» **Exercise prompt**:
The answer is a stretch of the material below, returned exactly: the line containing "- Grt total ovfl: 0 (unchanged)", the line containing "- CORE AREA: 201,700 sq um (+38%)", and all lines between.
·····
From an optimization exercise on the open Yosys and OpenROAD flow, aimed at small area, a short achievable clock period and few clock cycles per item; shortcuts taken in it are not production practice. Function was checked by simulation only, so behaviour that the tests miss may differ from the original. Power figures rest on the tool's default switching activity, not on a simulated workload.

## flow/design.v (module list and top-level ports; edited modules follow where they fit)
// module int_reg_file: 45 lines
// module operand_bypass: 30 lines
// module iter_multiplier: 1393 lines
// module prefix_add: 32 lines
// module exec_pipe: 41 lines
// module issue_ctrl: 137 lines
// module int_backend: 148 lines
module int_backend (
  input  logic             clk_i,
  input  logic             rst_ni,
  input  logic             fetch_valid_i,
  output logic             fetch_ready_o,
  input  logic [32-1:0] fetch_pc_i,
  input  logic [2:0]       fetch_op_i,
  input  logic [4:0]       fetch_rd_i,
  input  logic [4:0]       fetch_rs1_i,
  input  logic [4:0]       fetch_rs2_i,
  input  logic [32-1:0] fetch_imm_i,
  input  logic             fetch_redirected_i,
  output logic             redirect_valid_o,
  output logic [32-1:0] redirect_pc_o,
  output logic             commit_valid_o,
  output logic [32-1:0] commit_pc_o,
  output logic [4:0]       commit_rd_o,
  output logic [32-1:0] commit_data_o
);
  // ...
==> flow/flow/run.sh <==
#!/bin/bash
# The standard layout, with the resizer's setup repair (after floorplan,
# CTS and global route) aiming for slack beyond the clock period's.
set -euo pipefail
bash standard.sh SETUP_SLACK_MARGIN=11 finish > make_finish.log 2>&1
==> flow/standard.sh <==
#!/bin/bash
# synth_recipe.tcl (not shown) runs the flow's synth.tcl, then flattens the netlist and writes it again
# the make line also repeats each setting of config.mk as NAME=value (left out here)
make -C /OpenROAD-flow-scripts/flow DESIGN_CONFIG=/design/flow/config.mk WORK_HOME=/design/flow/orfs CLKGATE_MAP_FILE= SYNTH_SCRIPT=/design/flow/synth_recipe.tcl "${@:-finish}"
==> flow/config.mk <==
export PLATFORM = sky130hd
export DESIGN_NAME = int_backend
export DESIGN_NICKNAME = int_backend
export VERILOG_FILES = /design/flow/design.v
export SDC_FILE = /design/flow/constraint.sdc
export NUM_CORES = 4
export LEC_CHECK = 0
export CAP_MARGIN = 20
export CORE_MARGIN = 2
export CORE_UTILIZATION = 55
export SLEW_MARGIN = 20
==> flow/constraint.sdc <==
create_clock -name core_clock -period 15.5 [get_ports {clk_i}]
set_input_delay 3.1000 -clock core_clock [delete_from_list [all_inputs] [get_ports {clk_i}]]
set_output_delay 3.1000 -clock core_clock [all_outputs]
set_load 0.01 [all_outputs]
==> impl_results.md, run 1 <==
- Post-synthesis adder-cell area fraction: 0.1420
- Setup WS post-layout: ~11,000 ps
- Most frequent cells in the layout: 1,137 x edfxtp_1, 584 x inv_1, 451 x a22oi_1, 446 x fa_1, 386 x and2_1
- Crit path kind: reg2reg
- Die Width: 387.9 um
- Root buf cell: clkbuf_16
- Post-CTS Setup Inserts: 69
- Startpoint types: flip-flop
- Max VDD drop: 121.3 uV
- Unrepaired setup endpoints after global routing: true
- CORE AREA: between 100,000 and 150,000 sq um
- Share of layout cells above drive strength 1: 0.1412
- Comb. pwr: around 0.0026 W
- Post-route setup TNS: 0 ps
- Largest cell class: registers
- Die Ht: 387.9 um
- Vias in the first global route: slightly above 60,000
- Worst-path fanout max: 55
- Dpl hpwl: 198,500 um
- Synthesized area per cell: 12.46 sq um
- Multi-input gate share of total cell area: 0.3755
- Tmin final: between 4000 and 5000 ps
- Std cell rows: 140
- Final worst path period share: 0.3056
- P_seq: 0.00519 W
- Max-slew violation count: 0
- FILL cells: 11,360
- Grt total ovfl: 0
- Reg2Reg Setup Slack: 10,760 ps
- Clock Network Area Fraction: 0.05963
- Antenna violations before repair: 23
- Crit. Startpoint: operand_bypass_inst.rs2_q[13]
- Maximum number of pins on one net before global-route repair: 79
- Final hold slack: between 300 and 400 ps
- Via count: 63,720
- WL met3: 53,840 um
- Compound-Gate Fraction of Synth Area: 0.1375
- Combinational share of power: 0.217
- Outcome: timing/DRC/antenna clean
- Post-CTS resize count: 430
Testbench counts, summed over its fixed seeds: cycles 12,322, instrs 12,000.
==> inputs of run 2 (changes only) <==
--- a/flow/config.mk
+++ b/flow/config.mk
@@ -7,5 +7,5 @@
 export LEC_CHECK = 0
 export CAP_MARGIN = 20
 export CORE_MARGIN = 2
-export CORE_UTILIZATION = 55
+export CORE_UTILIZATION = 40
 export SLEW_MARGIN = 20
==> impl_results.md, run 2 <==
- Outcome: timing/DRC/antenna clean
- Dpl hpwl: 203,500 um (+2.5%)
- Final Hold Fails: 0
- Post-synth top area cell: edfxtp_1
- Design Power: 0.01190 W
- Top FF cell, synth: edfxtp_1
- CP endpoint: fetch_ready_o
- Vias in the first global route: 62,460 (+1.2%)
- Setup violators final: 0
- Via count: 64,100 (+0.59%)
- Hold WC Path Type: reg2reg
- Yosys top cell area share: 0.4212
- Worst-margin pin slew: 1220 ps
- Register clock-pin slew on the reported worst setup and hold paths: about 60 ps
- Synth warnings: 8
- Commonest non-fill, non-tap cell in the layout: edfxtp_1
- DR WL/cell: around 37 um
- Drt first pass iters: 12
- Unrepaired setup endpoints after global routing: true
- GP Congestion: 0.9745
- Max Cap Viol: 0
- Post-Route WL: 354,400 um
- Crit-path leading delay family: flip-flops
- I/O Buffers: 189
- Die Ht: 454.2 um (+17%)
- Drt drc: 0
- CP required: between 10,000 and 15,000 ps
- Tmin final: 4543 ps (-194.1 ps)
- Synth Register Bits: about 1,600
- FILL cells: 17,920 (+58%)
- Reg2Reg Setup Slack: 10,990 ps (+230 ps)
- Crit path buffers/inverters: 1
- Std cell rows: 165 (+18%)
- Clock Tree Buf Depth: 3
- Top cells by count, synth: 1,137 x edfxtp_1, 589 x inv_1, 454 x a22oi_1
- Largest register FFs: 992
- Max VDD drop: 127.2 uV (+4.9%)
- Biggest register: int_reg_file_inst.regs_q
- Final worst path period share: 0.2931 (-0.01252)
- Clock Skew: 57.49 ps
- Register-to-Register Path Depth: 20
- Clk latency of the worst-skew pair: 850 ps
- Startpoint types: flip-flop
- Grt total ovfl: 0 (unchanged)
- Die Width: 454.2 um (+17%)
- Syn nets: 7,242
- Cell area after synthesis: 81,050 sq um
- Worst-path fanout max: 1 (-98%)
- Total Nets Final: about 7,400
- Pwr dens: roughly 130 nW/um^2
- CORE AREA: 201,700 sq um (+38%)
- Number of synthesized flops with an enable pin: 1,137
- Share of layout cells above drive strength 1: 0.1440 (+0.002817)
- Die area: 206,300 sq um
- Synth unique cells: 85
- Reg-to-Reg End: operand_bypass_inst.rs1_q[31]
- Total track usage: 0.3367
- # IOs: 190
- CTS tree: built
- Synthesized area per cell: 12.46 sq um (unchanged)
- Worst path slowest cell: dfstp_2
- Worst EP arrival: approximately 1400 ps
- Synth Instances: 6,507
- Crit path kind: reg2out
- Critical path's largest stage delay: 530 ps
- Remaining antenna violation count: 0
- Iter 0 DRT Violations: 11,440
- Post-route setup TNS: 0 ps (unchanged)
- Initial Util: 0.4019
- Critical path endpoint category: output port
- Reg-to-Reg Start: issue_ctrl_inst.ex1_beq_q
- Clock sink count: 1,583
- Cells along the critical path: buf_6
- Area Growth Syn to Fin: 15.33%
- Synth area leaders: edfxtp_1 42%, fa_1 11%, dfxtp_1 9.3%, a22oi_1 4.2%, and2_1 3.5%
- Count leader, synth: edfxtp_1
- Via density: 6.727
- WP depth: 1
- First-pass GRT wire length: 485,500 um
- Most frequent cells in the layout: 1,137 x edfxtp_1, 587 x inv_1, 453 x a22oi_1, 450 x fa_1, 388 x and2_1
- Max frequency: about 220 MHz
- P_leak: 35.22 nW
- Maximum number of pins on one net before global-route repair: 85 (+7.6%)
- Root buf cell: clkbuf_16
- H-tree Lvls: 4
- Antenna violations before repair: 23 (unchanged)
- Fraction of registers with async set/reset: 0.04485
- TritonCTS Buffers: 164
- Sequential area share after synthesis: 0.5358
- Max-slew violation count: 0 (unchanged)
- Max-slew headroom: 0.1866
- Crit. Startpoint: issue_ctrl_inst.ready_q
·····
» **Solution for this exercise**:
- Grt total ovfl: 0 (unchanged)
- Die Width: 454.2 um (+17%)
- Syn nets: 7,242
- Cell area after synthesis: 81,050 sq um
- Worst-path fanout max: 1 (-98%)
- Total Nets Final: about 7,400
- Pwr dens: roughly 130 nW/um^2
- CORE AREA: 201,700 sq um (+38%)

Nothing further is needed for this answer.